二十

月代さかやきは、少しこう、左右に広めに、剃ってやってくれ。で、髷は、きゅっと細く、後を立てて……そう、いまどきの、本田というのか、商人風にな」

 安斎先生は、髪結いに細かい指図をする。

 政次は盆を手に、されるがまま。

「先生……こちらの旦那の頭は、真ん中がよく焼けています。月代を広げますというと、なんと申しますか、その、五分ばかり、青白いとこが出てしまいますが」

「いいんだ、いいんだ。それで、いいんだ。田舎から出てきて、いま髪結いに、行ったばかりという味が、いいんだよ」

「じゃあ、剃りますよ」

(てやんでい。ひとの頭を、勝手にしやがって。何が田舎だよ)と、政次は思う。(にしても、せんせい、何を考えているんだ)

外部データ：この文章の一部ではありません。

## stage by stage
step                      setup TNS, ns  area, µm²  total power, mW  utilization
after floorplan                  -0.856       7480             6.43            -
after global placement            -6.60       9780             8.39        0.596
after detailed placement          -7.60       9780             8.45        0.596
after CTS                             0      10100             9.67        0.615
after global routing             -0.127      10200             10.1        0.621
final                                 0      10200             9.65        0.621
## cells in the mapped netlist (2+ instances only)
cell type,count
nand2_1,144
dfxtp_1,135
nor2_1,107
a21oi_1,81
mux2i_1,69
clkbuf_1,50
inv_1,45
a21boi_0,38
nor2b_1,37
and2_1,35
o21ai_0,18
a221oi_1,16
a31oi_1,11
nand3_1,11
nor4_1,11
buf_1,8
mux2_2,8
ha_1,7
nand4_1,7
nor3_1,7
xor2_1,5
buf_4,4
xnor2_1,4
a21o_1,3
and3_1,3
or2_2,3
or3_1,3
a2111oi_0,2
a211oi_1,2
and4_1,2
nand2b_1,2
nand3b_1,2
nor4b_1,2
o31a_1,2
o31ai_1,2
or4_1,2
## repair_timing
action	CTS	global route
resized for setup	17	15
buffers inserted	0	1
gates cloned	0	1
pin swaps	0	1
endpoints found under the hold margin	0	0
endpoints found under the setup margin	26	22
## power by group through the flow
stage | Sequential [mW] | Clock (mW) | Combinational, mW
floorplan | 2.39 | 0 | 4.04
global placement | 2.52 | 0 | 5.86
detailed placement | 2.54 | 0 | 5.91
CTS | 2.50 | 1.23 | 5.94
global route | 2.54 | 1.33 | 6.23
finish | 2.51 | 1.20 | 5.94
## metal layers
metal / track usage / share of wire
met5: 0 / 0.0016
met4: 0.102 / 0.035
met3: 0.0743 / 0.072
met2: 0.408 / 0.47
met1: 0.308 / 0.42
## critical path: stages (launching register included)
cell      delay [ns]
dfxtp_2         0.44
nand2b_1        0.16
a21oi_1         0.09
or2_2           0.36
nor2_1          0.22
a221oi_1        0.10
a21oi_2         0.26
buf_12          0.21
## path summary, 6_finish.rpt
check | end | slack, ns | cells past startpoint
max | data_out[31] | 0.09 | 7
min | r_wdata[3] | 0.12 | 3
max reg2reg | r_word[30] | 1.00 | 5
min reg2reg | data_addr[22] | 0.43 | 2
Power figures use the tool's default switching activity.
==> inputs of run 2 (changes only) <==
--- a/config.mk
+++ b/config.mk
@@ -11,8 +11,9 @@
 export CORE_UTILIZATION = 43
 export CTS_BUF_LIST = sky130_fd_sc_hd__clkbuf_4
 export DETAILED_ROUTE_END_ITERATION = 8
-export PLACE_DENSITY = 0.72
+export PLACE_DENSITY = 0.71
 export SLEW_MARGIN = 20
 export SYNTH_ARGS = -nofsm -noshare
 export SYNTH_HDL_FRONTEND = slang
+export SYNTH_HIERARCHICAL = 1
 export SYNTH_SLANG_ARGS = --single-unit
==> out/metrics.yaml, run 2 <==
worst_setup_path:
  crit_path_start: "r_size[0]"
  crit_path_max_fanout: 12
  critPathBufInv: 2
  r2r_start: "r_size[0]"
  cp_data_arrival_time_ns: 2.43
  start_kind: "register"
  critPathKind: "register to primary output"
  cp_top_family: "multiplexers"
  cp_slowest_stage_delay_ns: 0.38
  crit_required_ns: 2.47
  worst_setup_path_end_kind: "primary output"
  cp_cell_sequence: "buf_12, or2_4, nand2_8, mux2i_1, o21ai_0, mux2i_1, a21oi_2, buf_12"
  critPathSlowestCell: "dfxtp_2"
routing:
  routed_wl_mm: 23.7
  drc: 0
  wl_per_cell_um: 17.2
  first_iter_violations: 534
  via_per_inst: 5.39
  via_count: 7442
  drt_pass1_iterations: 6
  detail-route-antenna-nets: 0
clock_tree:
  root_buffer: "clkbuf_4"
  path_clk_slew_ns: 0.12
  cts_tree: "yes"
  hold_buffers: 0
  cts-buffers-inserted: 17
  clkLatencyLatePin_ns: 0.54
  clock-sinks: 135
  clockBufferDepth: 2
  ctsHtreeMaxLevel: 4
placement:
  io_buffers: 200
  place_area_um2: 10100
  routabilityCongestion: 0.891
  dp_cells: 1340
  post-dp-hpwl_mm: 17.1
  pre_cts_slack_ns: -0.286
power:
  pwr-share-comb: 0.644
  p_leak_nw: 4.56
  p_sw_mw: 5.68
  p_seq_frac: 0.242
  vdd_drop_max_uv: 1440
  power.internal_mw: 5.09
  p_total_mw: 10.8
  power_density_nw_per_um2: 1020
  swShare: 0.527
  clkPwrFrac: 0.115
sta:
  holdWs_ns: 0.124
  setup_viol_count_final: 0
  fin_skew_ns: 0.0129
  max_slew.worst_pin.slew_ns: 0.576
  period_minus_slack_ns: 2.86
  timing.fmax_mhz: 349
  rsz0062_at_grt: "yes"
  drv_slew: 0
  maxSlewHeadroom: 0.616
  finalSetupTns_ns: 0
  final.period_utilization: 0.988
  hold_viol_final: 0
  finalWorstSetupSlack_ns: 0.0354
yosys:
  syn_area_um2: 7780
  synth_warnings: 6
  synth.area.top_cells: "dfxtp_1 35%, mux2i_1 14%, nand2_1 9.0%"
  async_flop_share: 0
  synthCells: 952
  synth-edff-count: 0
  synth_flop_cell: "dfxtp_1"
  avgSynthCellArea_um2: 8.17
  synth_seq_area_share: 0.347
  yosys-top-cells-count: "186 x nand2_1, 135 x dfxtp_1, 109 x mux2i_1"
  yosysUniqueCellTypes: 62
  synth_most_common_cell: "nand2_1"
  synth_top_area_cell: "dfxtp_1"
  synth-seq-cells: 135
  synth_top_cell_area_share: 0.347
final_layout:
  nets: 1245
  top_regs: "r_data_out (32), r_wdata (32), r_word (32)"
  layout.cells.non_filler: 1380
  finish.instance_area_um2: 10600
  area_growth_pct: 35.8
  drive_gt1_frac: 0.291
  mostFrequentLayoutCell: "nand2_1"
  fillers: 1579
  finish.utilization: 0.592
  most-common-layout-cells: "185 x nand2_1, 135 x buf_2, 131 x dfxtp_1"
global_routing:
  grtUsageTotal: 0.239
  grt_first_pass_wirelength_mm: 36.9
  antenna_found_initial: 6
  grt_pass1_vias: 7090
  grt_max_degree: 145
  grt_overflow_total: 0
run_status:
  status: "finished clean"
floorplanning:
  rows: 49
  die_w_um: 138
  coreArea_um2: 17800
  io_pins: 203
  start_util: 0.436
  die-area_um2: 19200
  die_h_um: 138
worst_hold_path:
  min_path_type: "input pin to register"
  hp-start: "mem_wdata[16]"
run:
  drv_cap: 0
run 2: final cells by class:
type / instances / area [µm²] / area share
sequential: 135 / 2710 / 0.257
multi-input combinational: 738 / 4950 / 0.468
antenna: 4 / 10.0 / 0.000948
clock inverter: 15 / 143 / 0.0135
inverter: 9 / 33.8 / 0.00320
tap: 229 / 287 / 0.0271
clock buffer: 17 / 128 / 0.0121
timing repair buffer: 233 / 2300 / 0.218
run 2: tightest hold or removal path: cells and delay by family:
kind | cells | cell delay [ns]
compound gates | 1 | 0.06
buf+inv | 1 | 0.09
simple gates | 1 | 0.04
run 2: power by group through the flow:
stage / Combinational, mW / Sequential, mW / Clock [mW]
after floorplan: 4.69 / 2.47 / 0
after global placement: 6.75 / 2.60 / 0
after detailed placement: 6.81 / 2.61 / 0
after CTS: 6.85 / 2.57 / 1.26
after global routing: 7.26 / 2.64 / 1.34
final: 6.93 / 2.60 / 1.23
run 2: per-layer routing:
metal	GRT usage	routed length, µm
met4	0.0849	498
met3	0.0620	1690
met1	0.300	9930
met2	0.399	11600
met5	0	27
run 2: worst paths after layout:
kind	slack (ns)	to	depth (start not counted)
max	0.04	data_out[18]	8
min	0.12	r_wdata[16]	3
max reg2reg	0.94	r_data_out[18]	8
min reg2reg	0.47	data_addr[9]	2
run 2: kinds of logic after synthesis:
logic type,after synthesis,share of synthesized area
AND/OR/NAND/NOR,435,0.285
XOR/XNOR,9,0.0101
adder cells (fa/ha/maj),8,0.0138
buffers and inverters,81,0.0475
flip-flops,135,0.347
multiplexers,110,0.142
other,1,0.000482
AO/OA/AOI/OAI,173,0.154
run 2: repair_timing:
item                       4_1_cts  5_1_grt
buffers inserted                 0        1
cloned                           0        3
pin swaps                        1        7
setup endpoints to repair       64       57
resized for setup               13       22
<file path="src/rtl/mips_mc_ctrl.sv">
// Multi-cycle MIPS control unit: IDLE/DECODE/EXEC/MEM/WB sequencer that
// latches an instruction on an inst_valid/inst_ready handshake and drives the
// datapath strobes for add/sub/and/or/slt, lw, sw, beq, addi and j.
// Optional build macro: MIPS_MC_CTRL_PERF_EN adds the retired_cnt and
// stall_cnt performance counters (absent in the default build).

package mips;

    typedef struct packed {
        logic [5:0] opcode;
        logic [4:0] rs;
        logic [4:0] rt;
        logic [4:0] rd;
        logic [4:0] shamt;
        logic [5:0] func;
    } rtype_t;

    typedef struct packed {
        logic [5:0]  opcode;
        logic [4:0]  rs;
        logic [4:0]  rt;
        logic [15:0] imm;
    } itype_t;

    typedef struct packed {
        logic [5:0]  opcode;
        logic [25:0] addr;
    } jtype_t;

    typedef union packed {
        rtype_t r;
        itype_t i;
        jtype_t j;
    } mipsinst;

endpackage

module mips_mc_ctrl #(
    parameter int CNT_W = 32
) (
    input  logic          clk,
    input  logic          rst,
    input  logic          inst_valid,
    input  mips::mipsinst inst,
    output logic          inst_ready,
    input  logic          mem_ready,
    output logic [2:0]    state,
    output logic          ir_we,
    output logic          pc_we,
    output logic          reg_we,
    output logic          mem_rd,
    output logic          mem_wr,
    output logic          alu_src_imm,
    output logic          reg_dst_rd,
    output logic          branch,
    output logic          jump,
    output logic          illegal,
    output logic [2:0]    alu_op
`ifdef MIPS_MC_CTRL_PERF_EN
    ,
    output logic [CNT_W-1:0] retired_cnt,
    output logic [CNT_W-1:0] stall_cnt
`endif
);

    typedef enum logic [2:0] {
        IDLE   = 3'd0,
        DECODE = 3'd1,
        EXEC   = 3'd2,
        MEM    = 3'd3,
        WB     = 3'd4
    } state_t;

    localparam logic [2:0] ALU_ADD = 3'd0;
    localparam logic [2:0] ALU_SUB = 3'd1;
    localparam logic [2:0] ALU_AND = 3'd2;
    localparam logic [2:0] ALU_OR  = 3'd3;
    localparam logic [2:0] ALU_SLT = 3'd4;

    state_t        state_q;
    state_t        state_d;
    mips::mipsinst inst_q;
    mips::mipsinst inst_d;

    logic       handshake;
    logic       isR;
    logic       isLw;
    logic       isSw;
    logic       isBeq;
    logic       isAddi;
    logic       isJ;
    logic       isLegal;
    logic [2:0] rFuncOp;

    // Register fields are consumed by the datapath, not by the controller.
    logic unusedFields;
    assign unusedFields = ^inst_q[25:6];

    // Accept only in IDLE and never while reset is held.
    assign handshake = inst_valid & ~rst & (state_q == IDLE);
    assign inst_d    = handshake ? inst : inst_q;
    assign state     = state_q;

    // Classify the latched instruction; the live inst port never reaches here.
    always_comb begin
        isR     = 1'b0;
        isLw    = 1'b0;
        isSw    = 1'b0;
        isBeq   = 1'b0;
        isAddi  = 1'b0;
        isJ     = 1'b0;
        rFuncOp = ALU_ADD;
        case (inst_q.r.opcode)
            6'b000000: begin
                case (inst_q.r.func)
                    6'b100000: begin isR = 1'b1; rFuncOp = ALU_ADD; end
                    6'b100010: begin isR = 1'b1; rFuncOp = ALU_SUB; end
                    6'b100100: begin isR = 1'b1; rFuncOp = ALU_AND; end
                    6'b100101: begin isR = 1'b1; rFuncOp = ALU_OR;  end
                    6'b101010: begin isR = 1'b1; rFuncOp = ALU_SLT; end
                    default:   isR = 1'b0;
                endcase
            end
            6'b100011: isLw   = 1'b1;
            6'b101011: isSw   = 1'b1;
            6'b000100: isBeq  = 1'b1;
            6'b001000: isAddi = 1'b1;
            6'b000010: isJ    = 1'b1;
            default:   isR    = 1'b0;
        endcase
        isLegal = isR | isLw | isSw | isBeq | isAddi | isJ;
    end

    // Next state and all datapath strobes, decoded from state and latched word.
    always_comb begin
        state_d     = state_q;
        inst_ready  = 1'b0;
        ir_we       = 1'b0;
        pc_we       = 1'b0;
        reg_we      = 1'b0;
        mem_rd      = 1'b0;
        mem_wr      = 1'b0;
        alu_src_imm = 1'b0;
        reg_dst_rd  = 1'b0;
        branch      = 1'b0;
        jump        = 1'b0;
        illegal     = 1'b0;
        alu_op      = ALU_ADD;
        case (state_q)
            IDLE: begin
                inst_ready = ~rst;
                ir_we      = handshake;
                if (handshake) begin
                    state_d = DECODE;
                end
            end
            DECODE: begin
                if (!isLegal) begin
                    illegal = 1'b1;
                    state_d = IDLE;
                end else if (isJ) begin
                    jump    = 1'b1;
                    pc_we   = 1'b1;
                    state_d = IDLE;
                end else begin
                    state_d = EXEC;
                end
            end
            EXEC: begin
                if (isBeq) begin
                    branch  = 1'b1;
                    alu_op  = ALU_SUB;
                    pc_we   = 1'b1;
                    state_d = IDLE;
                end else if (isR) begin
                    alu_op  = rFuncOp;
                    state_d = WB;
                end else begin
                    // addi result or lw/sw effective address: rs + imm
                    alu_src_imm = 1'b1;
                    alu_op      = ALU_ADD;
                    state_d     = isAddi ? WB : MEM;
                end
            end
            MEM: begin
                mem_rd = isLw;
                mem_wr = isSw;
                if (mem_ready) begin
                    pc_we   = isSw;
                    state_d = isLw ? WB : IDLE;
                end
            end
            WB: begin
                reg_we      = 1'b1;
                pc_we       = 1'b1;
                reg_dst_rd  = isR;
                alu_src_imm = isAddi;
                alu_op      = isR ? rFuncOp : ALU_ADD;
                state_d     = IDLE;
            end
            default: state_d = IDLE;
        endcase
    end

    // State and instruction registers; reset aborts any access in flight.
    always_ff @(posedge clk or posedge rst) begin
        if (rst) begin
            state_q <= IDLE;
            inst_q  <= '0;
        end else begin
            state_q <= state_d;
            inst_q  <= inst_d;
        end
    end

`ifdef MIPS_MC_CTRL_PERF_EN
    logic [CNT_W-1:0] retiredCnt_q;
    logic [CNT_W-1:0] stallCnt_q;

    assign retired_cnt = retiredCnt_q;
    assign stall_cnt   = stallCnt_q;

    // Retired instructions count PC updates; stalls count unfinished MEM cycles.
    always_ff @(posedge clk or posedge rst) begin
        if (rst) begin
            retiredCnt_q <= '0;
            stallCnt_q   <= '0;
        end else begin
            if (pc_we) begin
                retiredCnt_q <= retiredCnt_q + CNT_W'(1);
            end
            if ((state_q == MEM) && !mem_ready) begin
                stallCnt_q <= stallCnt_q + CNT_W'(1);
            end
        end
    end
`else
    logic [CNT_W-1:0] unusedCntWidth;
    assign unusedCntWidth = '0;
`endif

endmodule

</file>
<file path="config.mk">
export PLATFORM = sky130hd
export DESIGN_NAME = mips_mc_ctrl
export DESIGN_NICKNAME = d
export VERILOG_FILES = /design/src/rtl/mips_mc_ctrl.sv
export SDC_FILE = /design/constraint.sdc
export NUM_CORES = 1
export LEC_CHECK = 0
export CELL_PAD_IN_SITES_DETAIL_PLACEMENT = 1
export CELL_PAD_IN_SITES_GLOBAL_PLACEMENT = 2
export CORE_UTILIZATION = 19
export DETAILED_ROUTE_END_ITERATION = 8
export GPL_ROUTABILITY_DRIVEN = 0
export PLACE_DENSITY = 0.72
export SLEW_MARGIN = 20
export SYNTH_ARGS = -nofsm -noshare
export SYNTH_HDL_FRONTEND = slang
export SYNTH_SLANG_ARGS = --single-unit
export TNS_END_PERCENT = 10
</file>
<file path="constraint.sdc">
create_clock -name clk -period 1.8 [get_ports clk]
set_input_delay 0.36 -clock clk [delete_from_list [all_inputs] [get_ports clk]]
set_output_delay 0.36 -clock clk [all_outputs]
set_load 0.005 [all_outputs]
</file>
# After elaboration in Yosys (flattened, before gate mapping)
# Index checks and enable logic that the tools add are counted.
[op_classes]
eq_ne = 16
muxes = 39
bitwise_logic = 8
reduce_logical = 4
[op_table]
columns = ["cell", "count"]
rows = [
  ["$eq A6 B6 Y1 const B", 7],
  ["$mux W3", 9],
  ["$pmux W3 S4", 2],
  ["$mux W1", 23],
  ["$eq A3 B2 Y1 const B", 2],
  ["$eq A6 B2 Y1 const B", 1],
  ["$eq A6 B3 Y1 const B", 1],
  ["$eq A6 B4 Y1 const B", 1],
  ["$logic_not A6 Y1", 1],
  ["$pmux W3 S2", 1],
  ["$or A1 B1 Y1", 5],
  ["$reduce_or A5 Y1", 1],
  ["$mux W2", 2],
  ["$ne A2 B2 Y1 const B", 2],
  ["$pmux W1 S4", 1],
  ["$eq A3 B1 Y1 const B", 1],
  ["$eq A3 B3 Y1 const B", 1],
  ["$logic_not A3 Y1", 1],
  ["$and A1 B1 Y1", 2],
  ["$pmux W1 S2", 1],
  ["$reduce_and A2 Y1", 1],
  ["$not A1 Y1", 1],
]
[word_totals]
regBits = 35
wordCells = 69

# Depth between registers and ports, before layout
[logic_depth]
depth_word = 11
ltp_mapped = 5
ltp_nobuf = 4

# Least setup slack after synthesis
# OpenSTA, ideal clock, no wires.
[synth_timing]
path_type = "flip-flop to output port"
from = "register inst_q[31] in the netlist's numbering"
to = "output alu_op[1]"
t_arrival_ps = 1519
setup_slack_ps = -79
stages_incl_launch_ff = 5
n_path_buf = 0
path_cell_list = "dfrtp_1 > or4_4 > nor2_1 > nand2_1 > nor4b_1"
[synth_between]
elab_chain_len = 5
word_cells_on_any_way = 8
classes_between = "eq/ne: 1; mux: 6; reduce/logical: 1"
[synth_rtl]
columns = ["item", "line", "rtl"]
rows = [
  ["start, declared", "82", "mips::mipsinst inst_q;"],
  ["start signal, assigned", "212", "inst_q <= inst_d;"],
  ["$logic_not A6 Y1", "113", "case (inst_q.r.opcode)"],
  ["$mux W3 / $mux W1 (equally long branches)", "113", ""],
  ["$mux W3", "175, 198", ""],
  ["$mux W3", "170", "if (isBeq) begin"],
  ["$pmux W3 S2 *", "149", "case (state_q)"],
  ["end, declared", "58", "output logic [2:0] alu_op"],
]
# Mark *: on every way between the ends. The rest lies on a longest branch, timed or not.

# Final worst setup path
[layout_timing]
from = "register inst_q[26] in the netlist's numbering"
to = "output illegal"
[layout_between]
elab_chain_len = 9
word_cells_on_any_way = 19
classes_between = "eq/ne: 5; mux: 8; bitwise: 5; reduce/logical: 1"
[layout_rtl]
columns = ["item", "line", "rtl"]
rows = [
  ["$eq A6 B6 Y1 / $logic_not A6 Y1 (equally long branches)", "113", ""],
  ["$mux W1", "113", ""],
  ["$or A1 B1 Y1 (4 in series)", "131", "isLegal = isR | isLw | isSw | isBeq | isAddi | isJ;"],
  ["$or A1 B1 Y1 *", "131", ""],
  ["$mux W1 *", "158", "if (!isLegal) begin"],
  ["$mux W1 *", "149", ""],
  ["end, declared", "57", "output logic illegal,"],
]
# Marked as above.

==> metrics.yaml <==
status: "finished, violations left"
violations: "setup timing"
worst-endpoint-arrival_ns: 1.93
fin_util_pct: 38.3
wl_per_cell_um: 13.9
antenna_found_initial: 0
rsz0062_at_grt: "yes"
grt_pass1_vias: 1150
routed_wl_um: 3300
dr.first_iter.drc_count: 27
wl_met2_um: 1790
syn_to_final_growth_pct: 94.4
synthMuxAreaShare_pct: 15.6
slowest_delay_ns: 0.50
synth_top_family_by_area: "simple AND/OR/NAND/NOR gates"
vias: 1027
syn_inst: 91
p_per_area_mw_per_mm2: 1210
cts_max_path_buffers: 2
synth_area_per_cell_um2: 10.2
ys_warn_count: 0
period_minus_slack_ns: 2.29
final.period_utilization_pct: 127
fin_skew_ns: 0.00576
ys_async_sr_fraction_pct: 100
stdcell_count: 237
tightest_slew_ns: 0.429
clock_latency_ns: 0.25
synth_xor_area_share_pct: 0.941
slew_headroom_pct: 71.2
netlist_top_cells_count: "dfrtp_1 (15), mux2_1 (10), nand2_1 (9)"
ctsHoldBuffers: 0
firstDrtPassIters: 4
met1_length_um: 1350
grt_use_total_pct: 14.0
cts_max_level: 1
clk_root_buffer_cell: "clkbuf_8"
row_count: 25
grt_pass1_wl_um: 5550
die_area_mm2: 0.00518
setup_slack_ns: -0.492
cts_buffers: 3
clk_pin_slew_worst_paths_ns: 0.06
synth_top_area_share_pct: 40.3
required_ns: 1.44
cts_tree: "built"
tns_ns: -4.40
dp.cells: 226
r2r_setup_slack_ns: -0.33
hold_viol_final: 0
maxSlewViolCount: 0
syn_area_um2: 931
synth_top_area_cell: "dfrtp_1"
die_w_um: 72.0
peakVddDrop_mv: 0.601
drive_gt1_share_pct: 51.2
critical_path_class: "reg -> out"
synth-main-ff-cell: "dfrtp_1"
critPathMaxFanout: 3
hp-class: "reg -> reg"
clock_sinks: 15
syn_nets: 127
synth-seq-cells: 15
slowest_stage: "or4_4"
ios: 53
synth_edf_count: 0
highest_layer: "met4"
insertedDiodeCount: 0
crit_path_end_kind: "output port"
drt-vias-per-instance: 4.33
dp_hpwl_um: 2490
yosysMostFrequentCell: "dfrtp_1"
initial_core_util_pct: 19.7
start_kind: "flop"
synth_area_leaders: "dfrtp_1 (40%), mux2_1 (12%), nand2_1 (3.6%)"
nets: 207
ys_seq_area_share_pct: 40.3
synth.distinct_cells: 39
final-setup-viol-count: 14
core_area_mm2: 0.00472
die_height_um: 72.0
crit_chain: "buf_4 -> or4_4 -> buf_4 -> a21oi_4 -> a211oi_2 -> dlygate4sd2_1"
drc: 0
io_buffers: 32
synthAdderAreaFrac_pct: 0
grt-ovfl-total: 0
p_leak_nw: 0.821
synth-simple-area-share_pct: 25.8
pre_cts_ws_ns: -0.570
wl_met3_um: 85
cp_common_cell: "buf_4"
nFillCells: 546
grt_start_max_net_pins: 16
ant_nets: 0
synth_compound_area_share_pct: 13.6
max-cap-violations: 0
max_freq_mhz: 436
## repair_timing
action / in CTS / in global routing
pin swaps: 9 / 3
buffers inserted: 6 / 1
setup endpoints to repair: 19 / 16
gates cloned: 0 / 0
gates resized for setup: 62 / 4
## metal layers
| metal | GRT usage [%] | up-vias |
|---|---|---|
| li1 | - | 498 |
| met1 | 15.5 | 501 |
| met2 | 26.8 | 22 |
| met3 | 0.833 | 6 |
| met4 | 7.63 | 0 |
| met5 | 0 | - |
## cell type report
type                       instances  area [um2]  area share, %
multi-input combinational         67         633           35.0
clock buffer                       3        41.3           2.28
tap                               67        83.8           4.63
clock inverter                     1        7.51          0.415
sequential                        15         378           20.9
timing repair buffer              80         651           36.0
inverter                           4        15.0          0.830
## cells by family after synthesis
group,Yosys count
AND/OR/NAND/NOR,38
AO/OA/AOI/OAI,15
flip-flops,15
multiplexers,13
buffers and inverters,9
XOR/XNOR,1
## power breakdown
group	leakage, nW	internal [mW]	switching, mW
Sequential	0.179	0.491	0.121
Combinational	0.621	0.734	0.579
Clock	0.0217	0.155	0.116
Total	0.821	1.38	0.816
## stage by stage
step / total power [mW] / hold WS, ns / instance area [um2]
floorplan: 1.07 / 0.270 / 943
global placement: 1.68 / 0.471 / 1630
detailed placement: 1.74 / 0.494 / 1630
CTS: 2.17 / 0.509 / 1790
global route: 2.35 / 0.522 / 1810
finish: 2.20 / 0.502 / 1810
## worst max-delay path: cells and delay by family (launching register included)
kind                   cells  cell delay (ns)
DFF                        1             0.38
and+or+nand+nor            1             0.50
buffers and inverters      3             0.59
AOI/OAI and AO/OA          2             0.22
## placed cells by master, fill, tap and decap left out, drive strengths merged, types with 3 or more instances in the layout
| cell | count |
|---|---|
| clkbuf | 4 |
| dlygate4sd2 | 3 |
| nand2 | 9 |
| nand2b | 3 |
| a21oi | 4 |
| nor2 | 3 |
| nor3 | 3 |
| inv | 4 |
| dfrtp | 15 |
| clkdlybuf4s50 | 18 |
| mux2 | 12 |
| nor2b | 3 |
| or4 | 3 |
| buf | 56 |
## path summary, 6_finish.rpt
path,endpoint,from,depth (start not counted)
min,state[2],state[2],1
max in group asynchronous,state[2],rst,3
min in group asynchronous,inst_q[2],rst,3
min reg2reg,state[2],state[2],1
max,illegal,inst_q[26],6
max reg2reg,state[2],inst_q[26],5
## registers in the layout, summed over array words and instances (netlist names)
register / flops
inst_q: 12
state: 3
No activity file was read; power rests on OpenSTA's default activity.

「顔も、よくよく剃ってやってくれ。眉も、こう、きりりとな」

 安斎先生は、真剣な調子で。

 これまで剃られたことのないところに剃刀が当たり、政次は、なんだか鳥肌が立つような気がした。

 やがて――。

「こんなことで、いかがでしょう」と、床屋。

「よいよい。わしの望みどおりだよ」と、安斎先生は、手を叩いて喜んでいる。

「せんせい。おいらも見たいなあ」

 政次はいささか、仏頂面である。

「さあどうぞ」と、床屋が手鏡を出す。

 そこにいたのは、ずばりと《田舎の若旦那》だ――と、政次は思った。


「さて、次は、着物だ。千春のおっかさんが、損料屋で手配してくれているはずだからな」

 安斎先生は、髪結いを出てから、気持ちが上がっているらしい様子。

「せんせい、せんせい。これはどうも、うまくないですよ」と、政次はつるつるになった月代に、手を当ててみる。

「うまくないことはない。いまのところ、わしの図星だ」

「何をおっしゃるんです。どうしようって言うんです」

 そう言いながら、政次にはなんだか、いやあな予感がある。

「わしの言う通りにしておけ」

「せんせいは、まだ、何も言ってないや」

「これから、とっくりと、言うよ」

 と、道でばったり出合ったのは、小太りで背の高い、黒い襟のおかみさん。大きな風呂敷包みを背負って、胸のところで手を合わせている。

「やあやあ、お米さん。ちょうどよかった」

「せんせい」

「急なことで、すまなかったな」

「いいえ、なにを。それにしても、足りているのかどうか」

「まあ、それはこれから、見ようじゃないか」

 三人は連れだって、足早に、療養所へ向かった。